What the ‘Dawn of the Civil War’ can tell us about today’s acrimonious politics

Author Erik Larson appeared on NPR’s program, “Fresh Air” with interviewer Dave Davies. The impression I got from the interview, which you can hear and view the transcript for here, is that Mr. Larson is unaware of many of the complexities and nuances of the period about which he’s writing. There are a few areas of the interview where it seems to me he has misread the facts. There are also a few questionable claims. For example, he says South Carolina in 1860 was “a state in decline” and that it was “perpetually in rebellion.” He claims secessionists feared “that Abraham Lincoln had plans to immediately abolish slavery.” He claims “the North” was “hammering away at the South” over slavery, apparently not realizing there was a divide in the free states between Democrats and antislavery Republicans. He says, “There are four candidates running for president, Lincoln being one of them. And interestingly, in 10 Southern states, they wouldn’t even put him on the ballot. They were so afraid and so angry about him being potential – being the nominee for – the Republican nominee for president. So you’ve got four candidates on the ballot, which pretty much assured that Abraham Lincoln would be the victor in this race.” He doesn’t appear to understand how elections were conducted in 1860. Political parties provided the ballots with their candidates’ names on them. A voter acquired a ballot from a party and cast that ballot as their vote. There was not a centralized ballot in each state. The fact that there was no Republican Party in most of the slave states is what accounted for Lincoln receiving no votes from those states.

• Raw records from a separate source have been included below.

Background: an optimization exercise with open tools, aiming at small area, a short achievable clock period and few clock cycles per item. Do not read the settings as production practice. Function was not checked in any run shown here: the RTL went through the layout flow alone. Power figures rest on the tool's default switching activity, not on a simulated workload.

### design/flow/config.mk
export PLATFORM = sky130hd
export DESIGN_NAME = hb_rx
export DESIGN_NICKNAME = hb_rx
export VERILOG_FILES = /design/flow/design.v
export SDC_FILE = /design/flow/constraint.sdc
export NUM_CORES = 4
export LEC_CHECK = 0
export CAP_MARGIN = 20
export CORE_MARGIN = 2
export CORE_UTILIZATION = 40
export SLEW_MARGIN = 20
### design/flow/constraint.sdc
create_clock -name core_clock -period 10.0 [get_ports {clk}]
set_input_delay 2.0000 -clock core_clock [delete_from_list [all_inputs] [get_ports {clk}]]
set_output_delay 2.0000 -clock core_clock [all_outputs]
set_load 0.01 [all_outputs]
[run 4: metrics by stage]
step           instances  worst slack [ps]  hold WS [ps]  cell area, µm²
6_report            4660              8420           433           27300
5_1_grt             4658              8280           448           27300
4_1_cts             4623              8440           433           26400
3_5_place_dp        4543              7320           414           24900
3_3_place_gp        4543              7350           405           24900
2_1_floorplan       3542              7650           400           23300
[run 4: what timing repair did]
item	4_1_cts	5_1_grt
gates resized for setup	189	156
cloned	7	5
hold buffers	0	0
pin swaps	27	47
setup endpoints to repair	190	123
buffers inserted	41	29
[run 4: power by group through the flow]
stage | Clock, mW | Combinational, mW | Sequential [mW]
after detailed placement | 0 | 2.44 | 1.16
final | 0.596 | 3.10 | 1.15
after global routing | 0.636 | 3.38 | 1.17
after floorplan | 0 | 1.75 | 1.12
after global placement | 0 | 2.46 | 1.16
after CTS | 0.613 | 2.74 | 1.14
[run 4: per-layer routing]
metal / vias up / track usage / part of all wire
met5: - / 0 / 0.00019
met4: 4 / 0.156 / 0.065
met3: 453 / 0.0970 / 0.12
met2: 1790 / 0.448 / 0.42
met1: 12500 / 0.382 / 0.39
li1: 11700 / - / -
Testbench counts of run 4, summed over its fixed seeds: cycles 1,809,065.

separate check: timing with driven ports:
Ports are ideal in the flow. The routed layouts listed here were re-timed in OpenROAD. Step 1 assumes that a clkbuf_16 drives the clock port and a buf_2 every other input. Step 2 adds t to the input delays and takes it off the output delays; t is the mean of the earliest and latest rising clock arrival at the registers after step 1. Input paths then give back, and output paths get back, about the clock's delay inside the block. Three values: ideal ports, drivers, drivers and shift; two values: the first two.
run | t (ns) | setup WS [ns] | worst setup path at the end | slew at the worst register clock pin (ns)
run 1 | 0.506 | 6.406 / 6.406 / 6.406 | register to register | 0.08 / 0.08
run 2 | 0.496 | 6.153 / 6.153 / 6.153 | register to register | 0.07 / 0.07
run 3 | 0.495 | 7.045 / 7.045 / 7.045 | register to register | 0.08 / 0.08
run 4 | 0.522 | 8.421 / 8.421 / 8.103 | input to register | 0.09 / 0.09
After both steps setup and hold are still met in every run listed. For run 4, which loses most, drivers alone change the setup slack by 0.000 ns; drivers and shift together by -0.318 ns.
From an optimization exercise on the open Yosys and OpenROAD flow, aimed at small area; shortcuts taken in it are not production practice. The clock port is modelled as an ideal driver, which makes a skipped or thinned clock tree look cheaper than it is; a real chip needs a root buffer or a tree. Power is estimated from default activity; no workload was simulated.

==> flow/design.v <==
module stepper_core (
    input  wire        clk,
    input  wire        rst,           
    input  wire [34:0] cfg,           
    input  wire        tick,          
    input  wire        cmd_valid,
    input  wire [35:0] cmd_word,      
    output wire        cmd_ready,
    output reg         done,
    output wire [31:0] done_result,
    output reg         write4,
    output wire [43:0] duty,          
    output wire [31:0] pin_id,
    output reg         cfg_out,
    output wire [7:0]  status         
);
    localparam [31:0] SPEED_RESET = 32'd1000;
    localparam [1:0] PH_IDLE = 2'd0;
    localparam [1:0] PH_EMIT = 2'd1;
    localparam [1:0] PH_WAIT = 2'd2;
    localparam [1:0] PH_HALT = 2'd3;
    localparam [3:0] OP_STEP      = 4'h1;
    localparam [3:0] OP_SET_SPEED = 4'h2;
    localparam [3:0] OP_GET_SPEED = 4'h3;
    reg [31:0] pin_r;
    reg [2:0]  mode;
    reg [31:0] speed;
    reg [5:0]  pos;
    reg        valid;        
    reg [1:0]  phase;
    reg [1:0]  cause;        
    reg [30:0] rem;          
    reg        dir;
    reg [30:0] tmr;          
    reg        gflag;        
    wire cfg_err = mode[2] & (mode[1] | mode[0]);
    wire m_ge1 = mode[2] | mode[1] | mode[0];
    wire m_ge2 = mode[2] | mode[1];
    wire m_ge3 = mode[2] | (mode[1] & mode[0]);
    wire m_ge4 = mode[2];
    wire [4:0] stride = {~m_ge1, m_ge1 & ~m_ge2, m_ge2 & ~m_ge3, m_ge3 & ~m_ge4, m_ge4};
    localparam [175:0] TAB_H = {16'h0001, 16'h07FE, 16'h38FE, 16'h5B3E, 16'hC94E, 16'hAC16, 16'h05DA, 16'h7606, 16'h80A0, 16'h07FE, 16'h38FE};
    localparam [175:0] TAB_L = {16'h0000, 16'hFFC0, 16'hFE38, 16'hF9B4, 16'hE526, 16'hD06A, 16'hB740, 16'hC0DC, 16'h0A02, 16'hFFC0, 16'hFE38};
    wire [10:0] dh, dl;
    genvar gb;
    generate
        for (gb = 0; gb < 11; gb = gb + 1) begin : g_tab
            wire [15:0] th = TAB_H[16*gb +: 16];
            wire [15:0] tl = TAB_L[16*gb +: 16];
            assign dh[gb] = th[pos[3:0]];
            assign dl[gb] = tl[pos[3:0]];
        end
    endgenerate
    wire [3:0]  osel = {valid & (pos[5:4] == 2'd3), valid & (pos[5:4] == 2'd2),
                        valid & (pos[5:4] == 2'd1), valid & (pos[5:4] == 2'd0)};
    assign duty[10:0]  = ({11{osel[3]}} & dh) | ({11{osel[2]}} & dl);
    assign duty[21:11] = ({11{osel[2]}} & dh) | ({11{osel[1]}} & dl);
    assign duty[32:22] = ({11{osel[1]}} & dh) | ({11{osel[0]}} & dl);
    assign duty[43:33] = ({11{osel[0]}} & dh) | ({11{osel[3]}} & dl);
    assign pin_id = pin_r;
    wire [5:0] step_v = {1'b0, stride};
    wire [5:0] next_i = dir ? (pos - step_v) : (pos + step_v);
    wire sweep_end = pos[5] & pos[4] & (pos[3] | ~m_ge1) & (pos[2] | ~m_ge2) &
                     (pos[1] | ~m_ge3) & (pos[0] | ~m_ge4);
    wire tmr_zero = ~(|tmr[30:4]) & (~tmr[3] | m_ge4) & (~tmr[2] | m_ge3) &
                    (~tmr[1] | m_ge2) & (~tmr[0] | m_ge1);
    wire [4:0]  dec_bit = {m_ge4, m_ge3 & ~m_ge4, m_ge2 & ~m_ge3, m_ge1 & ~m_ge2, ~m_ge1};
    wire [30:0] tmr_dec = tmr - ({26'd0, dec_bit} & {31{tick}});
    wire last_sweep = (rem[30:1] == 30'd0) & (rem[0] ^ dir);
    wire [3:0]  op     = cmd_word[35:32];
    wire [31:0] arg    = cmd_word[31:0];
    wire        idle   = (phase == PH_IDLE);
    wire        emit   = (phase == PH_EMIT);
    wire        waiting = (phase == PH_WAIT);
    wire        accept = cmd_valid & idle;
    assign cmd_ready   = idle;
    assign done_result = speed & {32{gflag}};
    assign status      = {2'b00, cause, 1'b0, phase == PH_HALT, cfg_err, emit | waiting};
    always @(posedge clk) begin
        gflag <= idle & (op == OP_GET_SPEED);
        tmr   <= waiting ? tmr_dec : speed[30:0];
        if (idle) dir <= arg[31];
        rem <= idle ? (arg[30:0] ^ {31{arg[31]}}) : (rem - {30'd0, waiting & tmr_zero & sweep_end});
        if (rst) begin
            pin_r   <= cfg[31:0];
            mode    <= cfg[34:32];
            speed   <= SPEED_RESET;
            pos     <= {2'b11, cfg[34] | cfg[33] | cfg[32], cfg[34] | cfg[33],
                        cfg[34] | (cfg[33] & cfg[32]), cfg[34]};
            valid   <= 1'b0;
            phase   <= PH_IDLE;
            cause   <= 2'd0;
            done    <= 1'b0;
            write4  <= 1'b0;
            cfg_out <= 1'b1;
        end else begin
            done    <= 1'b0;
            write4  <= 1'b0;
            cfg_out <= 1'b0;
            case (phase)
                PH_IDLE: begin
                    if (accept) begin
                        case (op)
                            OP_STEP: begin
                                if (cfg_err) begin
                                    cause <= 2'd2;
                                    phase <= PH_HALT;
                                end else if (arg == 32'd0) begin
                                    done  <= 1'b1;
                                end else if (speed[31] | (speed[30:0] == 31'd0)) begin
                                    cause <= 2'd3;
                                    phase <= PH_HALT;
                                end else begin
                                    phase <= PH_EMIT;
                                end
                            end
                            OP_SET_SPEED: begin
                                speed <= arg;
                                done  <= 1'b1;
                            end
                            OP_GET_SPEED: begin
                                done  <= 1'b1;
                            end
                            default: begin
                                cause <= 2'd1;
                                phase <= PH_HALT;
                            end
                        endcase
                    end
                end
                PH_EMIT: begin
                    valid  <= 1'b1;
                    write4 <= 1'b1;
                    pos    <= next_i;
                    phase  <= PH_WAIT;
                end
                PH_WAIT: begin
                    if (tmr_zero) begin
                        if (sweep_end & last_sweep) begin
                            phase <= PH_IDLE;
                            done  <= 1'b1;
                        end else begin
                            phase <= PH_EMIT;
                        end
                    end
                end
                default: ;  
            endcase
        end
    end
endmodule
==> flow/config.mk <==
export PLATFORM = sky130hd
export DESIGN_NAME = stepper_core
export DESIGN_NICKNAME = stepper_core
export VERILOG_FILES = /design/flow/design.v
export SDC_FILE = /design/flow/constraint.sdc
export NUM_CORES = 4
export LEC_CHECK = 0
export CAP_MARGIN = 20
export CORE_MARGIN = 2
export CORE_UTILIZATION = 65
export SLEW_MARGIN = 20
==> flow/constraint.sdc <==
create_clock -name core_clock -period 20.0 [get_ports {clk}]
set_input_delay 4.0000 -clock core_clock [delete_from_list [all_inputs] [get_ports {clk}]]
set_output_delay 4.0000 -clock core_clock [all_outputs]
set_load 0.01 [all_outputs]
standard.sh (not shown) runs the stock make flow with config.mk's settings and CLKGATE_MAP_FILE= SYNTH_SCRIPT=/design/flow/synth_recipe.tcl, a recipe that flattens the netlist after the stock synthesis.
==> flow/flow/run.sh <==
#!/bin/bash
set -o pipefail
export BUFFER_PORTS_ARGS="-buffer_cell sky130_fd_sc_hd__buf_1"
export CTS_ARGS="-sink_clustering_enable -repair_clock_nets -dont_use_dummy_load -buf_list sky130_fd_sc_hd__clkbuf_8"
bash standard.sh > standard.log 2>&1
The first run finished with timing, DRC and antenna clean.
Next try:
==> flow/flow/run.sh (replaced) <==
#!/bin/bash
set -o pipefail
export BUFFER_PORTS_ARGS="-buffer_cell sky130_fd_sc_hd__buf_1"
export CTS_ARGS="-sink_clustering_enable -repair_clock_nets -dont_use_dummy_load -buf_list sky130_fd_sc_hd__clkbuf_16 -sink_clustering_size 60 -sink_clustering_max_diameter 150 -sink_buffer_max_cap_derate 1.0 -sink_clustering_levels 1"
bash standard.sh > standard.log 2>&1
=> First-iteration DRC count came out lower by 7.1%. Register-to-register slack gains 0.04 ns. Sequential power hardly moves.
Next try:
==> flow/flow/run.sh (replaced) <==
#!/bin/bash
set -o pipefail
export BUFFER_PORTS_ARGS="-buffer_cell sky130_fd_sc_hd__buf_1"
export CTS_ARGS="-sink_clustering_enable -repair_clock_nets -dont_use_dummy_load -buf_list sky130_fd_sc_hd__clkbuf_8 -sink_clustering_size 40 -sink_clustering_max_diameter 100 -sink_buffer_max_cap_derate 1.0"
bash standard.sh > standard.log 2>&1
The new run passed the timing, DRC and antenna checks.
Global-route usage shrinks by 0.29 points.
Setup slack is worse by 0.050 ns.
Final cell count barely changes.
Next try:
==> flow/flow/run.sh (replaced) <==
#!/bin/bash
set -o pipefail
export BUFFER_PORTS_ARGS="-buffer_cell sky130_fd_sc_hd__buf_1"
export CTS_ARGS="-sink_clustering_enable -repair_clock_nets -dont_use_dummy_load -buf_list sky130_fd_sc_hd__clkbuf_8 -sink_clustering_size 40 -sink_clustering_max_diameter 100"
bash standard.sh > standard.log 2>&1
=> Synthesized area is unchanged. Setup slack is unchanged. Sequential cell count is unchanged. Clock power hardly moves. Global-route usage stays the same. Power stays the same. First-iteration DRC count does not change. Die area does not change. Sequential power stays flat.
No run of this note included a check of the RTL's function; only the layout flow was run.
Background: an optimization exercise with open tools, aiming at small area. Do not read the settings as production practice. The RTL was checked by simulation tests, not by an equivalence proof against the original design. Power and IR drop assume default switching activity.

Design as608_fe, start of the top module:
module as608_fe (
    input  wire        clk,
    input  wire        rst,
    input  wire        bus_valid,
    input  wire        bus_we,
    input  wire [17:0] bus_addr,
    input  wire [1:0]  bus_size,      
    input  wire [31:0] bus_wdata,
    output reg  [31:0] bus_rdata,
    output reg         bus_err,
    input  wire        rx_valid,
    input  wire [7:0]  rx_data,
    output wire        tx_valid,
    output wire [7:0]  tx_data,
    input  wire        tick,
    input  wire        port_fault,
    output wire        irq
);
Settings: LEC_CHECK=0, CAP_MARGIN=20, CELL_PAD_IN_SITES_DETAIL_PLACEMENT=1, CELL_PAD_IN_SITES_GLOBAL_PLACEMENT=1, CORE_MARGIN=2, CORE_UTILIZATION=52, PLACE_DENSITY=0.62, SLEW_MARGIN=20; clock period 15.0 ns.
standard.sh (not shown) runs the stock make flow with config.mk's settings and CLKGATE_MAP_FILE= SYNTH_SCRIPT=/design/flow/synth_recipe.tcl, a recipe that flattens the netlist after the stock synthesis.
==> flow/flow/run.sh <==
#!/bin/bash
# Layout flow: ORFS synthesis with an area-oriented ABC mapping script, with
# the design's AND-OR-INVERT helper modules (as608_fe_aoi222/aoi22) kept as
# single library cells instead of being flattened into generic logic. The
# registers come out exactly as in the standard synthesis; only the
# combinational mapping differs. Then the standard layout steps, with CTS
# settings that avoid dummy loads and oversized clock buffers.
set -euo pipefail
W=$(pwd)
F=$W/flow

# synthesis script: the standard flow's own, with ORFS's synth.tcl patched
sed -e "s#^source \$::env(SCRIPTS_DIR)/synth_preamble.tcl#source \$::env(SCRIPTS_DIR)/synth_preamble.tcl\nset abc_args [lreplace \$abc_args 1 1 $F/area.abc]\nputs \"abc args: \$abc_args\"#" \
    -e "s#^hierarchy -check -top \$::env(DESIGN_NAME)#hierarchy -check -top \$::env(DESIGN_NAME)\nif {[catch {blackbox as608_fe_aoi222 as608_fe_aoi22} bbmsg]} { puts \"no cell helpers: \$bbmsg\" } else { puts \"blackboxed cell helpers\" }#" \
    -e "s#^  log_cmd abc {\*}\$abc_args#  log_cmd abc {*}\$abc_args\n  chtype -map as608_fe_aoi222 sky130_fd_sc_hd__a222oi_1 -map as608_fe_aoi22 sky130_fd_sc_hd__a22oi_1\n  catch {delete as608_fe_aoi222 as608_fe_aoi22}#" \
    "$FLOW_HOME/scripts/synth.tcl" > "$W/own_synth.tcl"
[ "$(grep -c 'lreplace\|blackboxed cell helpers\|chtype -map' "$W/own_synth.tcl")" = 3 ]
sed -e "s#^source \$::env(SCRIPTS_DIR)/synth.tcl#source $W/own_synth.tcl#" "$W/synth_recipe.tcl" > "$W/own_synth_recipe.tcl"
grep -q "own_synth.tcl" "$W/own_synth_recipe.tcl"

# the make command line of standard.sh, with our synthesis script
MK=$(grep '^make ' "$W/standard.sh")
SYNTH_MK=$(echo "$MK" | sed -e "s#SYNTH_SCRIPT=[^ ]*#SYNTH_SCRIPT=$W/own_synth_recipe.tcl#" -e 's#"\${@:-finish}"#synth#')
echo "$SYNTH_MK" > "$W/own_synth_cmd.txt"
bash -c "$SYNTH_MK" > "$W/own_synth.log" 2>&1

export CTS_ARGS="-sink_clustering_enable -repair_clock_nets -dont_use_dummy_load -buf_list sky130_fd_sc_hd__clkbuf_8 -sink_clustering_size 14 -sink_clustering_max_diameter 70"
export BUFFER_PORTS_ARGS="-buffer_cell sky130_fd_sc_hd__buf_1"
bash "$W/standard.sh" finish > "$W/own_layout.log" 2>&1
==> flow/flow/area.abc <==
strash
&get -n
&st
&syn4
&dch -f
&nf -a -R 1000 -p
&st
&syn4
&dch -f
&nf -a -R 1000 -p
&put
The baseline went through all stages and came out clean.
From an optimization exercise on the open Yosys and OpenROAD flow, aimed at small area and a short achievable clock period; shortcuts taken in it are not production practice. Where RTL was checked, it was by simulation tests only, not by an equivalence proof against the original. Power is estimated from default activity; no workload was simulated.

## cia402_fsm
module cia402_fsm (
  input  wire         clk,
  input  wire         rst,
  input  wire         start,
  input  wire         operational,
  input  wire         stop_req,
  input  wire [31:0]  cfg_target_vel,
  input  wire [7:0]   cfg_mode,
  input  wire [15:0]  cfg_max_torque,
  output wire         ex_req,
  input  wire         ex_valid,
  input  wire         ex_resp_fresh,
  input  wire [127:0] ex_in,
  input  wire [15:0]  ex_wkc,
  output wire [127:0] ex_out,
  output wire [2:0]   phase,
  output wire         exit_code,
  output wire [2:0]   dstate,
  output wire [32:0]  delta,
  output wire         delta_valid,
  output wire         moving,
  output wire         enable_evt,
  output wire [31:0]  enable_pos,
  output wire         report_valid,
  output wire [63:0]  report_cycle,
  output wire [15:0]  report_status,
  output wire [15:0]  report_control,
  output wire [31:0]  report_position,
  output wire [32:0]  report_delta,
  output wire [35:0]  report_rpm,
  output wire [31:0]  report_velocity,
  output wire [7:0]   report_mode,
  output wire [15:0]  report_wkc
);
==> flow/config.mk <==
export PLATFORM = sky130hd
export DESIGN_NAME = cia402_fsm
export DESIGN_NICKNAME = cia402_fsm
export VERILOG_FILES = /design/flow/design.v
export SDC_FILE = /design/flow/constraint.sdc
export NUM_CORES = 4
export LEC_CHECK = 0
export CAP_MARGIN = 20
export CORE_MARGIN = 2
export CORE_UTILIZATION = 40
export CTS_BUF_LIST = sky130_fd_sc_hd__clkbuf_8
export SETUP_SLACK_MARGIN = 5
export SLEW_MARGIN = 20
export SYNTH_HIERARCHICAL = 1
export SYNTH_MINIMUM_KEEP_SIZE = 0
==> flow/constraint.sdc <==
create_clock -name core_clock -period 8.0 [get_ports {clk}]
set_input_delay 1.6000 -clock core_clock [delete_from_list [all_inputs] [get_ports {clk}]]
set_output_delay 1.6000 -clock core_clock [all_outputs]
set_load 0.01 [all_outputs]
standard.sh (not shown) runs the stock make flow with config.mk's settings and CLKGATE_MAP_FILE= SYNTH_SCRIPT=/design/flow/synth_recipe.tcl, a recipe that flattens the netlist after the stock synthesis.
==> flow/flow/run.sh <==
#!/bin/bash
# The standard layout (standard.sh: the standard flow's synthesis, floorplan, place, CTS, route), with the
# port buffers that placement inserts on every input and output made from the small
# sky130_fd_sc_hd__buf_1 instead of the default pick; repair may still resize them.
set -euo pipefail
bash standard.sh 'BUFFER_PORTS_ARGS=-buffer_cell sky130_fd_sc_hd__buf_1' finish > standard_flow.log 2>&1
Edit:
--- a/flow/design.v
+++ b/flow/design.v
@@ -214,44 +214,18 @@
 module cia402_keep (
   input  wire nrst,
   input  wire x1,
   input  wire x2,
   input  wire e,
   output wire y
 );
   assign y = nrst && !x2 && !(x1 && e);
 endmodule
-module cia402_inc (
-  input  wire [63:0] a,
-  output wire [63:0] y
-);
-  wire [15:0] ga;
-  wire [15:0] gc;
-  wire [64:0] c;
-  genvar k, i;
-  generate
-    for (k = 0; k < 16; k = k + 1) begin : grp
-      assign ga[k] = &a[4*k+3:4*k];
-      if (k == 0) begin : g0
-        assign gc[k] = 1'b1;
-      end else begin : gk
-        assign gc[k] = &ga[k-1:0];
-      end
-      assign c[4*k] = gc[k];
-      for (i = 4 * k; i < 4 * k + 4; i = i + 1) begin : b
-        assign y[i] = a[i] ^ c[i];
-        if (i < 4 * k + 3) begin : n
-          assign c[i+1] = a[i] & c[i];
-        end
-      end
-    end
-  endgenerate
-endmodule
 module cia402_fsm (
   input  wire         clk,
   input  wire         rst,
   input  wire         start,
   input  wire         operational,
   input  wire         stop_req,
   input  wire [31:0]  cfg_target_vel,
   input  wire [7:0]   cfg_mode,
   input  wire [15:0]  cfg_max_torque,
@@ -423,19 +397,28 @@
         rpm_q   <= ex_rpm[35:1];
       end
       if (take_in && !motor_enabled)
         start_pos <= ex_pos;
       if (do_latch)
         motor_enabled <= 1'b1;
     end
   end
   wire [63:0] cnt_inc;
-  cia402_inc u_inc (.a(cnt), .y(cnt_inc));
+  genvar k;
+  generate
+    for (k = 0; k < 64; k = k + 1) begin : incb
+      if (k == 0) begin : b0
+        assign cnt_inc[k] = !cnt[0];
+      end else begin : bk
+        assign cnt_inc[k] = cnt[k] ^ (&cnt[k-1:0]);
+      end
+    end
+  endgenerate
   always @(posedge clk) begin
     if (in_idle || do_stop)
       cnt <= 64'd0;
     else if (do_exch)
       cnt <= cnt_inc;
     if (in_idle)
       c125 <= 7'd0;
     else if (do_cycle && cnt[1:0] == 2'd3)
       c125 <= (c125 == 7'd124) ? 7'd0 : c125 + 7'd1;
After rerunning: Total power shrinks by 6.8%. Worst setup slack is better by 0.0054 ns. Core utilization falls by 0.85 points. Combinational power went down by 4.0%. Maximum frequency is about the same. Via count is higher by 1.4%. Worst hold slack stays flat. Cell area shrinks by 2.2%.
Only the layout flow was run in the first run of this note; the RTL was not checked for function there.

Larson claims Major Robert Anderson had taken an oath of loyalty to the US Army. That’s not true. His oath was to the United States. He says Fort Sumter sat on a manmade atoll. It was a plain island not an atoll. According to dictionary.com, an atoll is “a ring-shaped reef, island, or chain of islands formed of coral.” He claims Anderson imported laborers after moving his men to Fort Sumter in order to complete the fort. He follows the lost cause claim that Lincoln knew sending a relief force to Fort Sumter would begin a war and that Lincoln outmaneuvered the confederates by arranging for them to fire first, and then he said, “What it ultimately gained, who knows?” In talking about Lincoln’s proclamation calling for 75,000 militia, he says, “And that’s the thing that finally sends the South – finally. I mean it sends the rest of the Southern states into the arms of the Confederacy.” No, it doesn’t. Four of the remaining southern states secede and join the confederacy, leaving four southern states still loyal to the Union. He claims in the Nullification Crisis South Carolina consisted of “the so-called nullification movement to nullify the active federal laws within the state of South Carolina.” He apparently doesn’t understand it was to nullify only one law, the so-called “Tariff of Abominations.” Finally, he claims James Buchanan gave “a speech to Congress,” apparently unaware that at that time the President didn’t personally give his annual address that we today call the State of the Union. It was a written message that was read aloud by a clerk, not a speech by the president.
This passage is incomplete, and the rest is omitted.